Professionalism-I'm looking to work for a company who has everything in order and has a set schedule. I'm really tired of getting my hours at 2030 and later at night. Especially when they tell me I have a 0400 shift.

Pay-Basic and simple. I would like to look for something that pays decently. Benefits would be another great plus.

Now that I have stated my reasons for looking for a new job, I was hoping some of you guys could help compare and contrast some of the 911 companies in the bay area. I've heard good things about FALCK and NorCal and I am planning on applying to them. I was keeping Medic in mind too. If you have any info on these companies and would like to help me, I'd greatly appreciate it.

Thanks, 

StuckInLife


----------



## stemi (Jan 22, 2013)

As of right now, neither Falck, nor Norcal run 911 calls, except for possibly once in a blue moon. In the bay area for 911, you're looking at:

Santa Clara Co: Rural/Metro (not Rural/Metro of Norcal.)
Alameda Co: Paramedics Plus
San Mateo and Contra Costa Co: AMR
SF Co: King American and AMR

Jobs at any one of these places is extremely difficult to come by. Every single one of them rarely hires. I would say the easiest from what I've heard is at Paramedics Plus in Alameda Co. To give you an idea of how hard it can be, getting into their non-911 division, Patients Plus, requires you to have 1 year of full time experience on a working for a BLS ambulance company.
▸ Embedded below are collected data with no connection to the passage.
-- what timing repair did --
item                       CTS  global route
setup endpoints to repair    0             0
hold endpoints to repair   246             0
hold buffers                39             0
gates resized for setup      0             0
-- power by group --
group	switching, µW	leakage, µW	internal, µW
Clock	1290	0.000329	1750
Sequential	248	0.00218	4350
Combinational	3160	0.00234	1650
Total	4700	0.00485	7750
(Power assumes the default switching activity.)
Norcal and Falck are both great places to start; especially Falck since they have new equipment and a lot of money to back them. That being said, they are both fairly competitive. I've got friends with a year of full time work doing BLS that are awaiting replies from Falck.
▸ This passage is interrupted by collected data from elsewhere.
--- config.mk ---
export PLATFORM = sky130hd
export DESIGN_NAME = time_keeper
export DESIGN_NICKNAME = d
export VERILOG_FILES = /design/src/rtl/time_keeper.sv
export SDC_FILE = /design/constraint.sdc
export NUM_CORES = 1
export LEC_CHECK = 0
export ABC_AREA = 1
export CAP_MARGIN = 10
export CORE_MARGIN = 4
export CORE_UTILIZATION = 40
export DETAILED_ROUTE_END_ITERATION = 8
export DONT_BUFFER_PORTS = 1
export GPL_TIMING_DRIVEN = 0
export PLACE_DENSITY_LB_ADDON = 0.2
export SLEW_MARGIN = 25
export SYNTH_ARGS = -nofsm -noshare
export SYNTH_HDL_FRONTEND = slang
export SYNTH_SLANG_ARGS = --single-unit
--- constraint.sdc ---
create_clock -name clk -period 1.7 [get_ports clk]
set_clock_uncertainty 0.15 [all_clocks]
set_input_delay 0.17 -clock clk [delete_from_list [all_inputs] [get_ports clk]]
set_output_delay 0.17 -clock clk [all_outputs]
set_load 0.1 [all_outputs]
--- src/rtl/time_keeper.sv ---
// 24-hour BCD clock with a one-second prescaler and a mode/inc
// button pair for setting hours and minutes.

module time_keeper_debounce #(
    parameter int CYCLES = 1_000_000
) (
    input  logic clk,
    input  logic reset,
    input  logic raw,
    output logic press
);

    localparam int CW = (CYCLES > 1) ? $clog2(CYCLES) : 1;
    localparam logic [CW-1:0] CNT_MAX = CW'(CYCLES - 1);

    logic          sync1;
    logic          sync2;
    logic          level;
    logic          level_q;
    logic [CW-1:0] cnt;

    always_ff @(posedge clk) begin
        if (!reset) begin
            sync1   <= 1'b0;
            sync2   <= 1'b0;
            level   <= 1'b0;
            level_q <= 1'b0;
            cnt     <= '0;
        end else begin
            sync1   <= raw;
            sync2   <= sync1;
            level_q <= level;
            // Any sample matching the accepted level restarts the count.
            if (sync2 != level) begin
                if (cnt == CNT_MAX) begin
                    level <= sync2;
                    cnt   <= '0;
                end else begin
                    cnt <= cnt + 1'b1;
                end
            end else begin
                cnt <= '0;
            end
        end
    end

    assign press = level & ~level_q;

endmodule

module time_keeper #(
    parameter int CLK_HZ          = 50_000_000,
    parameter int DEBOUNCE_CYCLES = 1_000_000
) (
    input  logic       clk,
    input  logic       reset,
    input  logic       btn_mode,
    input  logic       btn_inc,
    output logic [3:0] sec_ones,
    output logic [2:0] sec_tens,
    output logic [3:0] min_ones,
    output logic [2:0] min_tens,
    output logic [3:0] hr_ones,
    output logic [1:0] hr_tens,
    output logic [1:0] mode,
    output logic       tick
);

    localparam int PW = (CLK_HZ > 1) ? $clog2(CLK_HZ) : 1;
    localparam logic [PW-1:0] PRESC_MAX = PW'(CLK_HZ - 1);

    typedef enum logic [1:0] {
        RUN     = 2'b00,
        SET_HR  = 2'b01,
        SET_MIN = 2'b10
    } mode_t;

    mode_t         state;
    logic [PW-1:0] presc;
    logic          mode_ev;
    logic          inc_ev;

    time_keeper_debounce #(
        .CYCLES(DEBOUNCE_CYCLES)
    ) u_db_mode (
        .clk  (clk),
        .reset(reset),
        .raw  (btn_mode),
        .press(mode_ev)
    );

    time_keeper_debounce #(
        .CYCLES(DEBOUNCE_CYCLES)
    ) u_db_inc (
        .clk  (clk),
        .reset(reset),
        .raw  (btn_inc),
        .press(inc_ev)
    );

    logic       sec_wrap;
    logic       min_wrap;
    logic       hr_wrap;
    logic [3:0] sec_ones_n;
    logic [2:0] sec_tens_n;
    logic [3:0] min_ones_n;
    logic [2:0] min_tens_n;
    logic [3:0] hr_ones_n;
    logic [1:0] hr_tens_n;

    assign sec_wrap = (sec_ones == 4'd9) && (sec_tens == 3'd5);
    assign min_wrap = (min_ones == 4'd9) && (min_tens == 3'd5);
    assign hr_wrap  = (hr_ones == 4'd3) && (hr_tens == 2'd2);

    // Each *_n is the digit pair's own +1 value, wrapping within its range.
    always_comb begin
        sec_ones_n = sec_ones + 4'd1;
        sec_tens_n = sec_tens;
        if (sec_ones == 4'd9) begin
            sec_ones_n = 4'd0;
            sec_tens_n = (sec_tens == 3'd5) ? 3'd0 : sec_tens + 3'd1;
        end

        min_ones_n = min_ones + 4'd1;
        min_tens_n = min_tens;
        if (min_ones == 4'd9) begin
            min_ones_n = 4'd0;
            min_tens_n = (min_tens == 3'd5) ? 3'd0 : min_tens + 3'd1;
        end

        hr_ones_n = hr_ones + 4'd1;
        hr_tens_n = hr_tens;
        if (hr_wrap) begin
            hr_ones_n = 4'd0;
            hr_tens_n = 2'd0;
        end else if (hr_ones == 4'd9) begin
            hr_ones_n = 4'd0;
            hr_tens_n = hr_tens + 2'd1;
        end
    end

    always_ff @(posedge clk) begin
        if (!reset) begin
            state    <= RUN;
            presc    <= '0;
            tick     <= 1'b0;
            sec_ones <= 4'd0;
            sec_tens <= 3'd0;
            min_ones <= 4'd0;
            min_tens <= 3'd0;
            hr_ones  <= 4'd0;
            hr_tens  <= 2'd0;
        end else begin
            tick <= 1'b0;
            case (state)
                RUN: begin
                    if (mode_ev) begin
                        state    <= SET_HR;
                        presc    <= '0;
                        sec_ones <= 4'd0;
                        sec_tens <= 3'd0;
                    end else if (presc == PRESC_MAX) begin
                        presc    <= '0;
                        tick     <= 1'b1;
                        sec_ones <= sec_ones_n;
                        sec_tens <= sec_tens_n;
                        if (sec_wrap) begin
                            min_ones <= min_ones_n;
                            min_tens <= min_tens_n;
                        end
                        if (sec_wrap && min_wrap) begin
                            hr_ones <= hr_ones_n;
                            hr_tens <= hr_tens_n;
                        end
                    end else begin
                        presc <= presc + 1'b1;
                    end
                end
                SET_HR: begin
                    presc <= '0;
                    if (mode_ev) begin
                        state <= SET_MIN;
                    end else if (inc_ev) begin
                        hr_ones <= hr_ones_n;
                        hr_tens <= hr_tens_n;
                    end
                end
                SET_MIN: begin
                    presc <= '0;
                    if (mode_ev) begin
                        state <= RUN;
                    end else if (inc_ev) begin
                        min_ones <= min_ones_n;
                        min_tens <= min_tens_n;
                    end
                end
                default: begin
                    state <= RUN;
                    presc <= '0;
                end
            endcase
        end
    end

    assign mode = state;

endmodule

Word-level counts from Yosys, hierarchy flattened

Index checks and enable logic that the tools add are counted.

Add/subtract/negate cells: 9
$mul: 0
Div/mod/pow operators: 0
$lt $le $gt $ge: 0
Eq/ne operators: 25
Shift operators: 0
Mux-type cells: 43
Bitwise operators: 8
Reduce and logical (&&, ||, !) cells: 20

Operators with widths:

| cell                  | count |
|---|---|
| $mux 4                | 16 |
| $add 20x1->20 const B | 2 |
| $eq 20x20->1 const B  | 2 |
| $mux 3                | 11 |
| $add 26x1->26 const B | 1 |
| $eq 26x26->1 const B  | 1 |
| $ne 2x2->1 const B    | 11 |
| $mux 2                | 10 |
| $pmux 4 s2            | 2 |
| $add 4x1->4 const B   | 3 |
| $eq 4x4->1 const B    | 3 |
| $reduce_and 6->1      | 2 |
| $reduce_or 3->1       | 3 |
| $reduce_bool 2->1     | 4 |
| $add 3x1->3 const B   | 2 |
| $eq 3x3->1 const B    | 2 |
| $not 1->1             | 6 |
| $pmux 2 s3            | 1 |
| $pmux 3 s2            | 1 |
| $reduce_and 2->1      | 3 |
| $reduce_and 3->1      | 2 |
| $eq 2x2->1 const B    | 2 |
| $eq 4x2->1 const B    | 1 |
| $logic_and 1x1->1     | 4 |
| other kinds (8)       | 10 |

Bits in registers: 97
Latch bits: 0
Memory bits (writable): 0
Bits in read-only memories: 0
Input bits: 4
Output and inout port bits: 23
Logic and storage cells: 124
Memories kept: 0

Longest topological paths before layout

Gate-level depths: netlist of run 1.

Depth after elaboration: 7
Mapped depth: 14
Depth with buffers taken out: 14

Modules after synthesis

Synthesis of run 1 repeated with hierarchy kept, for this count alone.

Cells, all modules: 716
Area, all modules: 5,082.4 um^2

By module, submodules not included:

| module                            | instances | cells an instance | area an instance (um^2) | sequential area each (um^2) |
|---|---|---|---|---|
| time_keeper                       | 1         | 373               | 2,666.3                 | 980.9 |
| time_keeper_debounce at u_db_inc  | 1         | 171               | 1,233.7                 | 480.5 |
| time_keeper_debounce at u_db_mode | 1         | 172               | 1,182.4                 | 480.5 |

Worst setup path after synthesis of run 1

OpenSTA, ideal clock, no wires.

Kind: reg2reg
From: reg sec_ones[0]
To: reg hr_ones[0]
Setup time: 0.134 ns
Data arrival time: 2.177 ns
Required time: 1.416 ns
Setup slack: -0.760 ns
Stages on the path, launching flop included: 11
Path buffers: 0
Period minus slack after synthesis: 2.460 ns
Cell sequence: dfxtp_1 ha_1 nand2_1 nor2_1 inv_1 nor2_1 nor2_1 nor2_1 nand2_2 nand2_1 a21oi_1

Longest elaborated chain between the ends: 5

Ends and longest elaborated chain:

| element                           | RTL line | RTL |
|---|---|---|
| start, declared                   | 59       | `output logic [3:0] sec_ones,` |
| start signal, assigned            | 165      | `sec_ones <= sec_ones_n;` |
| $eq 4x4->1                        | 111      | `assign sec_wrap = (sec_ones == 4'd9) && (sec_tens == 3'd5);` |
| $logic_and 1x1->1                 | 111      |  |
| $logic_and 1x1->1                 | 171      | `if (sec_wrap && min_wrap) begin` |
| $ne 2x2->1 (no source line)       | --       |  |
| $reduce_and 6->1 (no source line) | --       |  |
| end signal, assigned              | 172      | `hr_ones <= hr_ones_n;` |
| end signal, assigned              | 184      | `hr_ones <= hr_ones_n;` |
| end, declared                     | 63       | `output logic [3:0] hr_ones,` |

No other way between the ends.
A chain may end at the register's enable or synchronous reset.

Final worst setup path of run 1

From: reg sec_ones[0]
To: reg hr_tens[1]

Longest elaborated chain between the ends: 5

Ends and longest elaborated chain:

| element                           | RTL line | RTL |
|---|---|---|
| $eq 4x4->1                        | 111      |  |
| $logic_and 1x1->1                 | 111      |  |
| $logic_and 1x1->1                 | 171      |  |
| $ne 2x2->1 (no source line)       | --       |  |
| $reduce_and 6->1 (no source line) | --       |  |
| end signal, assigned              | 173      | `hr_tens <= hr_tens_n;` |
| end signal, assigned              | 185      | `hr_tens <= hr_tens_n;` |
| end, declared                     | 64       | `output logic [1:0] hr_tens,` |

No other way between the ends.

==> impl_results.md, run 1 <==
- Status: complete, but fails checks
- Failing checks: setup timing
- Grt total ovfl: 0
- Height of the die: 118 microns
- Period utilisation layout: 113%
- WL/cell: 12.5 microns
- Area of the die: 0.0139 sq mm
- Post-synth ARST share: 0%
- Max Fclk: 522 MHz
- Final WL: 11.1 mm
- Area grow syn2layout: 33.0%
- Post-DP HPWL: 7.61 mm
- Initial Utilization: 41.7%
- Crit path capture type: flop
- Critical hold path startpoint: u_db_mode.sync1$_SDFF_PN0_
- Setup Crit Path Kind: reg -> reg
- Initial DRT Pass Iterations: 4
- Final WS setup: -214 ps
- Startpoint type of the worst setup path: flop
- Dpl cells: 831
- Syn Nets: 697
- I/O pin count: 27
- Syn Inst Count: 688
- Vias: 4514
- Post-synth EDFFs: 0
- Max Transition Viols Final: 0
- Die W: 118 microns
- Final Hold Vio Count: 0
- Global-route wire length before repair: 17.9 mm
- Arrival time worst endpoint: 1970 ps
- Site row count: 39
- Main synth FF type: dfxtp_1
- Max_slew headroom: 37.7%
- P per Cell Area: 700 mW/mm^2
- WP data required: 1760 ps
- # diodes: 0
- Initial antenna violation count: 0
- Root Buffer: clkbuf_16
- Final setup viols: 18
- Cell Area, Placed: 0.00509 sq mm
- Least-Margin Pin Slew: 933 ps
- Clock transition at the registers of the reported paths: 70 ps
- Post-synthesis instance area: 0.00484 sq mm
- Nets: 750
- Design Area, Final: 0.00644 sq mm
- Clock period minus worst slack: 1910 ps
- Top post-synthesis cells by area: dfxtp_1 40%, nand2_1 11%, nor2_1 7.7%
- Launch point of the worst path: sec_ones[0]$_SDFFE_PN0P_
- Clk sinks: 97
- Synthesis warning total: 0
- Largest net degree at the start of global routing: 16
- Count of different cell masters after synthesis: 38
- Clock latency on the worst-skew pair: 340 ps
- DR vias/cell: 5.08
- Post-synthesis sequential area ratio: 40.1%
- Layout cells sized above 1: 31.3%
- Post-synth top area share: 40.1%
- Final Non-Filler Cells: 888
- Peak supply drop: 0.452 mV
- Leakage: 0.00241 uW
- Core box area: 0.0116 sq mm
- RSZ-0062 raised after global routing: yes
- IO Port Bufs: 0
- Hold Crit Class: reg -> reg
- Setup WS pre-CTS: -345 ps
- CTS buffer count: 9
- GRT Total Usage: 15.4%
- Total of max-cap violations: 0
- Vias in the first global route: 4009
- H-Tree Depth: 3
- Area leader, netlist: dfxtp_1
- Starting DRT DRC Count: 183
- Syn avg cell area: 7.03 sq um
- Post-synthesis sequential element count: 97
- R2R Path Start: sec_ones[0]$_SDFFE_PN0P_
- Drt drc: 0
- Worst-path fanout max: 5
- Clock tree from TritonCTS: yes
- Final RePlAce weighted congestion: 0.865
- Worst-case clock buffer depth: 2
- Remaining antenna violation count after routing: 0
What company do you work for if you dont mind me asking?


----------



## CodeBru1984 (Jan 23, 2013)

stemi said:


> As of right now, neither Falck, nor Norcal run 911 calls, except for possibly once in a blue moon. In the bay area for 911, you're looking at:
> 
> Santa Clara Co: Rural/Metro (not Rural/Metro of Norcal.)
> Alameda Co: Paramedics Plus
> ...



If I'm not mistaken, Pro-Transpot-1 is running back up 911 for the San Francisco Fire Department.


----------



## AnthonyTheEmt (Jan 24, 2013)

stemi said:


> As of right now, neither Falck, nor Norcal run 911 calls, except for possibly once in a blue moon. In the bay area for 911, you're looking at:
> 
> Santa Clara Co: Rural/Metro (not Rural/Metro of Norcal.)
> Alameda Co: Paramedics Plus
> ...



I work for Paramedics Plus, and there are not as hard as you think to get hired with. Apply with them online, and then call them. They will refer you to Jared Mullins, who is their recruiter. You just have to be vigilant to get a job with P+. Message me if you have any questions.


----------



## StuckInLife (Jan 24, 2013)

Pardon me for my ignorance, but P+ has a bls ambulance, correct? If so, than yes, this would be awesome. I've been busy and I'm about to have class, but I'll check up on this tomorrow for sure.

If I have any questions, I'll definitely make sure to message you. Thank you for the help


----------



## AnthonyTheEmt (Jan 24, 2013)

StuckInLife said:


> Pardon me for my ignorance, but P+ has a bls ambulance, correct? If so, than yes, this would be awesome. I've been busy and I'm about to have class, but I'll check up on this tomorrow for sure.
> 
> If I have any questions, I'll definitely make sure to message you. Thank you for the help



They do. Its called Patients Plus, they run IFT, CCT and BLS 911 (oakland only). You got it man, good luck. BTW, to apply for Patients Plus you have to have some experience, such as working BLS somewhere. It also helps if you know the county because a lot of these new guys dont know the county and they get lost easily. Its pretty frustrating at times.


----------



## Jack Swagger (Jan 24, 2013)

Sounds like you're open to IFT as well so R/M IFT seems to have a round of hiring  monthly. They run BLS, CCT, ALS, and NICU/PICU out of Santa Clara co, Alameda, and Contra Costa. Lower starting wages but plenty of opportunity.


----------



## StuckInLife (Jan 25, 2013)

AnthonyTheEmt said:


> They do. Its called Patients Plus, they run IFT, CCT and BLS 911 (oakland only). You got it man, good luck. BTW, to apply for Patients Plus you have to have some experience, such as working BLS somewhere. It also helps if you know the county because a lot of these new guys dont know the county and they get lost easily. Its pretty frustrating at times.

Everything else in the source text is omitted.